Este 9 de noviembre se cumple un año del homicidio de Andrés “Pillín” Bracamonte, histórico líder de la barra de Rosario Central, y de su mano derecha, Daniel “Rana” Attardo. Ambos fueron asesinados tras una emboscada ocurrida a la salida del estadio Gigante de Arroyito, en un episodio que desató temor en Rosario ante la posibilidad de una guerra entre bandas.

A doce meses del crimen, la investigación judicial mantiene cinco imputados —tres por encubrimiento y dos como partícipes necesarios—, pero sin avances significativos. Según los fiscales, el hecho estaría vinculado con la irrupción del grupo narco conocido como Los Menores, que buscaba tomar el control de la barra. Tras la muerte de Bracamonte, su lugar fue ocupado por Lautaro “Laucha” Ghiselli, hoy detenido por asociación ilícita, bajo órdenes del prófugo Matías Gazzani, líder de la organización.

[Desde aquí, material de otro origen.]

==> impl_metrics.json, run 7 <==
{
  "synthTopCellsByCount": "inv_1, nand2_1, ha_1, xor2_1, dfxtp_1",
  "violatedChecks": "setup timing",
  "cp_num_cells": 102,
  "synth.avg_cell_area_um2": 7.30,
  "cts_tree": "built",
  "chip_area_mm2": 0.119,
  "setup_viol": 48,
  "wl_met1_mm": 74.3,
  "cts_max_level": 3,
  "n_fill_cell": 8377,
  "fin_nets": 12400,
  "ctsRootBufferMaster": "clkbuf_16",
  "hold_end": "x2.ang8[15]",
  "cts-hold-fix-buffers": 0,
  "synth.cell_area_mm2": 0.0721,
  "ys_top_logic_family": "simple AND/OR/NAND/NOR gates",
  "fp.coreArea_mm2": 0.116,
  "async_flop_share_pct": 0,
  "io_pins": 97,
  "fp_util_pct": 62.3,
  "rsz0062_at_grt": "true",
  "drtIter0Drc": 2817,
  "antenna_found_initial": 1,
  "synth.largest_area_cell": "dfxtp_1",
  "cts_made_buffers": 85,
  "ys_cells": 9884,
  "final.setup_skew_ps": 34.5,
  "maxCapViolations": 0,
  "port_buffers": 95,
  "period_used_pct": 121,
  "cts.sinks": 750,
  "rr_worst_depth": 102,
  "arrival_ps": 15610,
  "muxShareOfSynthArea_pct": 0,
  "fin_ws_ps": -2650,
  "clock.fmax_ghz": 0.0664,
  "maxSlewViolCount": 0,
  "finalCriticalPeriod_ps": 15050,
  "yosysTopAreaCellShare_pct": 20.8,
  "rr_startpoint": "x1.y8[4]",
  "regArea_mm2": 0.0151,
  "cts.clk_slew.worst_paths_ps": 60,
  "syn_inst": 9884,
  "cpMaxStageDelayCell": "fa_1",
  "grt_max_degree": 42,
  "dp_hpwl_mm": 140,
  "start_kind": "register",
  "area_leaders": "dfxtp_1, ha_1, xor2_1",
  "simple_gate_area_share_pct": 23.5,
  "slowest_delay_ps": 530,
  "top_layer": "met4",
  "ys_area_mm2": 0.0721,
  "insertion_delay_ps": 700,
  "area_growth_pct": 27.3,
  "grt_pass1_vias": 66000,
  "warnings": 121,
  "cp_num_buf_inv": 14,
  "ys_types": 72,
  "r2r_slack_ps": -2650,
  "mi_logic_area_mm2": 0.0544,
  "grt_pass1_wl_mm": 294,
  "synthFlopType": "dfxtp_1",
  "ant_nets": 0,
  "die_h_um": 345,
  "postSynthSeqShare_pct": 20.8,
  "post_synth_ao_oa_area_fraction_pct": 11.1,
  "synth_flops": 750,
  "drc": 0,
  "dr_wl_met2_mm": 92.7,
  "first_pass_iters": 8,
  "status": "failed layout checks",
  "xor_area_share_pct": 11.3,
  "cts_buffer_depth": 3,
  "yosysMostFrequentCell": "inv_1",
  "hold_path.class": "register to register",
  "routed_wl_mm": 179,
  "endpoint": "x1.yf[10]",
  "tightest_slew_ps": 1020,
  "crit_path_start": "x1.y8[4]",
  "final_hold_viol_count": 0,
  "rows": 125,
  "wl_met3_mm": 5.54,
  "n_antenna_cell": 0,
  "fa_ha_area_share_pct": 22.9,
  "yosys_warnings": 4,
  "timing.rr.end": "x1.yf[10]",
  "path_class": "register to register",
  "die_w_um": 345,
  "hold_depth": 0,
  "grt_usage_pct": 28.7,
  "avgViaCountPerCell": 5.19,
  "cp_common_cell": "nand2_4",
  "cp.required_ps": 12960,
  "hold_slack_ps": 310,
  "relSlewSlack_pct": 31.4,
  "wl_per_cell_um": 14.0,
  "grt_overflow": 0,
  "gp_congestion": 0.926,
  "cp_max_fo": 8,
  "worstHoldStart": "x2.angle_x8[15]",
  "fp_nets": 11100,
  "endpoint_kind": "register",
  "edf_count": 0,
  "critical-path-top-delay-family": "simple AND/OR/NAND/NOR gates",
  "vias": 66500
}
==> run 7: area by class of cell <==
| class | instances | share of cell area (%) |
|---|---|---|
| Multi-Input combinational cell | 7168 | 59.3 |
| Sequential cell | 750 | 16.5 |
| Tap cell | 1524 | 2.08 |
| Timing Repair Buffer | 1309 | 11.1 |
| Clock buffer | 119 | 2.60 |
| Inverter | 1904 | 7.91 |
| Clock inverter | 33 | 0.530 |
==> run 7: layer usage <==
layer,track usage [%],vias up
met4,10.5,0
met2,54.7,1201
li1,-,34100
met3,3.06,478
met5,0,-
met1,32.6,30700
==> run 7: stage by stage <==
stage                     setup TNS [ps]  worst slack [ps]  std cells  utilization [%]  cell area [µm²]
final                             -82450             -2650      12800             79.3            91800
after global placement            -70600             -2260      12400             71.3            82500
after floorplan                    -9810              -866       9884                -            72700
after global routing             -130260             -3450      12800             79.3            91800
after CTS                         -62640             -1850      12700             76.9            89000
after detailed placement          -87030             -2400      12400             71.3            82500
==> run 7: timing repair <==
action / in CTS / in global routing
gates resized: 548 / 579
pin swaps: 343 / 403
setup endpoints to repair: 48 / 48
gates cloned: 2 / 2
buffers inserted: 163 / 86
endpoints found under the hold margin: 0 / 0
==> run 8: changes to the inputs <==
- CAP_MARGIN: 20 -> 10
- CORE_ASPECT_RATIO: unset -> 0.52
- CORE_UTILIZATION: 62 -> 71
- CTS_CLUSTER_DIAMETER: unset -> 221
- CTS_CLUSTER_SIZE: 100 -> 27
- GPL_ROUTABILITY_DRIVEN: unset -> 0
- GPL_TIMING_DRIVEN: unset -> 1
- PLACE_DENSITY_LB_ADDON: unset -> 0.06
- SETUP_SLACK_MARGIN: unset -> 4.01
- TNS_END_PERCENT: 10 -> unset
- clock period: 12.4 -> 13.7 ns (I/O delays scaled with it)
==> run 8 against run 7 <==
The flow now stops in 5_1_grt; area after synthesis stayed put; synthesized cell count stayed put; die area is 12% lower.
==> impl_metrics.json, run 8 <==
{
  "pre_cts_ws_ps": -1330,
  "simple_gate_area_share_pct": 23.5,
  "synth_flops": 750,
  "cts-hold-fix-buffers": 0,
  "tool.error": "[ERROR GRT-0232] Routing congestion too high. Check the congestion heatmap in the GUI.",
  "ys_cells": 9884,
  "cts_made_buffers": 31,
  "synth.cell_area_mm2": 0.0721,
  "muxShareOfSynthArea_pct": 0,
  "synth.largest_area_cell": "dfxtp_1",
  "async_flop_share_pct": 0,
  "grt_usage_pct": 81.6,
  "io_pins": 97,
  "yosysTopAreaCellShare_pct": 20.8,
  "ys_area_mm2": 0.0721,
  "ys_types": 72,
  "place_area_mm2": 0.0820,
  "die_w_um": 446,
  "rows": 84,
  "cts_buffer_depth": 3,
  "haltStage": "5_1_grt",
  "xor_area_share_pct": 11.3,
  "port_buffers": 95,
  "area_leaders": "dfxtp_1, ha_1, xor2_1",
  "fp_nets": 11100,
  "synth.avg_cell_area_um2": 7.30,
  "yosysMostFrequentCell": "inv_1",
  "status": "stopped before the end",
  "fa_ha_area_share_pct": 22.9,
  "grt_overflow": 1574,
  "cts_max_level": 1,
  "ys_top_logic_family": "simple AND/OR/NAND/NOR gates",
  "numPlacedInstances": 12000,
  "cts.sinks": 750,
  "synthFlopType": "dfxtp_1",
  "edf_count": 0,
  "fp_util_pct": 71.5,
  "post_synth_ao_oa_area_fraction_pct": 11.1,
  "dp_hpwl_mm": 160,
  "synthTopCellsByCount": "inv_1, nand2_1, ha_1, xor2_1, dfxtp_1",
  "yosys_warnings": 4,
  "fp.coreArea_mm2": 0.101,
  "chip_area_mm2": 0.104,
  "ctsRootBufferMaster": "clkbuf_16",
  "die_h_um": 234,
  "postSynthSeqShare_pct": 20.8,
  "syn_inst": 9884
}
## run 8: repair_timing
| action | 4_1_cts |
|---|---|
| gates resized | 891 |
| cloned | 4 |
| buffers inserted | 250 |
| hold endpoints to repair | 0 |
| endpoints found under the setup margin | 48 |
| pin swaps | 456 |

La emboscada ocurrió sobre la calle Avellaneda, luego del partido entre Rosario Central y San Lorenzo. Un supuesto corte de luz habría servido como señuelo para tender la trampa mortal. “Si me matan, la ciudad se incendia”, había advertido años antes el propio Bracamonte, una frase que hoy resuena como presagio en una Rosario atravesada por la violencia y el miedo.